In 1914 there were more than 20 villages surrounding the town of Uhniv.

In 1497 the crusaders came to the district to help the Polish king against Turkish invaders. In 1548-9 the Tatars invaded; from 1648 to 1655 the area suffered from the Cossack uprising under Bohdan Khmelnytsky, hetman of the Zaporozhian who joined forces with the Tartars against Poland. In the following years many wars took place there.

From the first partition of Poland in 1772 until 1918, the town (named UHNOW) was part of the Austrian monarchy (Austria side after the compromise of 1867), in the Rawa ruska (Rava-Ruska) district, in Austrian Galicia province (Crown land). The fate of this province was then disputed between Poland and Ukraine, until the Peace of Riga in 1921.

A post-office was opened in 1857. The Onyshkevych family supposedly had its origins in Uhniv, and many Onyshkevychs were born in this city. For instance, Rev. Stepan Onyshkevych, a Deputy in the Imperial Council of Austria, member of the Ukrainian National Democratic Alliance, and friend of Mykhailo Hrushevsky and Ivan Franko, was born here in 1861. Myroslav Onyshkevych, a colonel in the Ukrainian Insurgent Army and commandant of UPA forces in Military District-6 "San", was born here in 1911, and a dedication to him and his brother Taras Onyshkevych (also born in Uhniv, 1914) was created in 2000, on the house where both brothers were born. After World War II, along with the 1951 Polish–Soviet territorial exchange, the Soviet Union took control of the area.

Until 18 July 2020, Uhniv belonged to Sokal Raion. The raion was abolished in July 2020 as part of the administrative reform of Ukraine, which reduced the number of raions of Lviv Oblast to seven. The area of Sokal Raion was merged into Chervonohrad Raion.

== Jews of Uhniv ==
The Jewish community of Uhnów (Uhniv) goes back very far. There is little historical evidence of this since.

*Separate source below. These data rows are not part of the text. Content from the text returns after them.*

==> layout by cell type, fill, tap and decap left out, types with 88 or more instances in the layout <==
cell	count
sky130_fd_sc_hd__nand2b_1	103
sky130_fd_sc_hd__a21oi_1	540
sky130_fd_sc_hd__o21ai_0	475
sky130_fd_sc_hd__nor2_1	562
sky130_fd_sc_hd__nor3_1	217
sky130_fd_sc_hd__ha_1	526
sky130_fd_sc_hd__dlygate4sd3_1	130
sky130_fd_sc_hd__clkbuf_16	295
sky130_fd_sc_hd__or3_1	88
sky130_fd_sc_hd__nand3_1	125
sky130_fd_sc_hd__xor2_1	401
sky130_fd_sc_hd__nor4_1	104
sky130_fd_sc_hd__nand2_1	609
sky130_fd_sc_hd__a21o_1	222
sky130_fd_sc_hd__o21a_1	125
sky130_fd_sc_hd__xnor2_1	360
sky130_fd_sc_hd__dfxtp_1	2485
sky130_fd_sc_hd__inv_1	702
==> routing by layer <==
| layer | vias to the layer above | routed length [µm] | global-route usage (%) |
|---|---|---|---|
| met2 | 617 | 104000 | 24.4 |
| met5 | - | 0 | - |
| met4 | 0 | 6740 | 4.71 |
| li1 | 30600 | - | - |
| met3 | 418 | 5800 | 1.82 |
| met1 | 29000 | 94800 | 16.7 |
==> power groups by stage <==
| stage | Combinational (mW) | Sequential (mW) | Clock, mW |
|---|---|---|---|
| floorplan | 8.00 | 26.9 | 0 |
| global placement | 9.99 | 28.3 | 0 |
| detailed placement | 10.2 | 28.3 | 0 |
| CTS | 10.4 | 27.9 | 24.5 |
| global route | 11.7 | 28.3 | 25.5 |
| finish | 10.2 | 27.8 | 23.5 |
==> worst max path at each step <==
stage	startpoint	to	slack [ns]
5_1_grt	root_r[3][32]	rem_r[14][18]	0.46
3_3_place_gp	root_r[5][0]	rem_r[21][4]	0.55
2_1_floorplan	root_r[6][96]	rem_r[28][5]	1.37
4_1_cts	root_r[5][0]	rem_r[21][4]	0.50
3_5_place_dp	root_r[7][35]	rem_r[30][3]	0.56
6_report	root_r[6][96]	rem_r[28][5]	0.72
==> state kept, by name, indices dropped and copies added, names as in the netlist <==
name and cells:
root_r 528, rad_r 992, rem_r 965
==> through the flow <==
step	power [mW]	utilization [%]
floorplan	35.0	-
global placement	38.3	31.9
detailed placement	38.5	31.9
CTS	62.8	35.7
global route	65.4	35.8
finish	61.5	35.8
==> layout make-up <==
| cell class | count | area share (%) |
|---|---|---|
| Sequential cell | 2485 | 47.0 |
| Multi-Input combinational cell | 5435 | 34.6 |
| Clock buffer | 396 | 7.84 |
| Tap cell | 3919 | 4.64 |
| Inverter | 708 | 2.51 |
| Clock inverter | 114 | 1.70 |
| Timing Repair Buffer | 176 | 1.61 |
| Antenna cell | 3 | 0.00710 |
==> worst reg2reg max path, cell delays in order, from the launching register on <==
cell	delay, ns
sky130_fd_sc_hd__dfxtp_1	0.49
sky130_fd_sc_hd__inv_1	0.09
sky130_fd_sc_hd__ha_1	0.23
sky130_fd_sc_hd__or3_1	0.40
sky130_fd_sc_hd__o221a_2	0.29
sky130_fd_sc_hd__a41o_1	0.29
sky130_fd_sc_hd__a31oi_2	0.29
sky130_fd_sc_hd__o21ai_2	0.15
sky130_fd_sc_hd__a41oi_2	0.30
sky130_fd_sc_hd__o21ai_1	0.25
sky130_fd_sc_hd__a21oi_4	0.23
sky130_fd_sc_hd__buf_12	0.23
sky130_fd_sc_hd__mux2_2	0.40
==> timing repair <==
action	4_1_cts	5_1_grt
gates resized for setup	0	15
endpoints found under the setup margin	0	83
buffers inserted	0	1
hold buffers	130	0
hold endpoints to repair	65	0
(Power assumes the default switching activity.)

The place is too small to be mentioned in Jewish or other records. But thanks to famous rabbis who are mentioned in various sources because of their importance, it is clear that a Jewish community existed there for at least 350 years and even had a rabbinical court and Judge.

In 1629, there were 30 Jewish families, and in 1648–9, 100 families.

Rabbi Shmuel Feivish, son of Rabbi Nathan Feitel, wrote in 1658, in his description of the Khmelnytsky massacres called Tit ha-Yaven:

Plaque dedicated to murdered Jews of Uhniv at the Chamber of the Holocaust on Mount Zion, Jerusalem

"From there the enemy went to Magerov where there were about 100 families who escaped to Narol (mentioned before). From there the enemy went to Potelych - also about 100 families - who escaped to Narol. The enemy went to Rava-Ruska which had 100 families and they also ran away to Narol... In Narol there were 600 householders, not counting refugees; altogether more than 5000 families. As a result of our many sins, a terrible decree was issued and more than 10,000 people were killed, including woman and children. From there, the enemy advanced to Belz which had about 200 families. In addition, Belz had more than 10,000 families who escaped from other towns because Belz was a very strong city. But some died of hunger. From there the enemy went to Uhnów (Hivniv) which had 100 families - they all were killed by their enemies. From there the enemy went to Tishevitz which had 100 families and killed most of them. The enemy went to Sokal which had 100 families who had behind a very thick wall which was built like a fortress and so were saved".
The Jewish community was rebuilt by Jews from the surrounding area. After calm restored, they came out of hiding, built new homes, and lived there until the Holocaust. The Jews of Uhniv were murdered in a mass execution on the outskirts of the town on the fifth day of Hanukkah, December 28, 1943.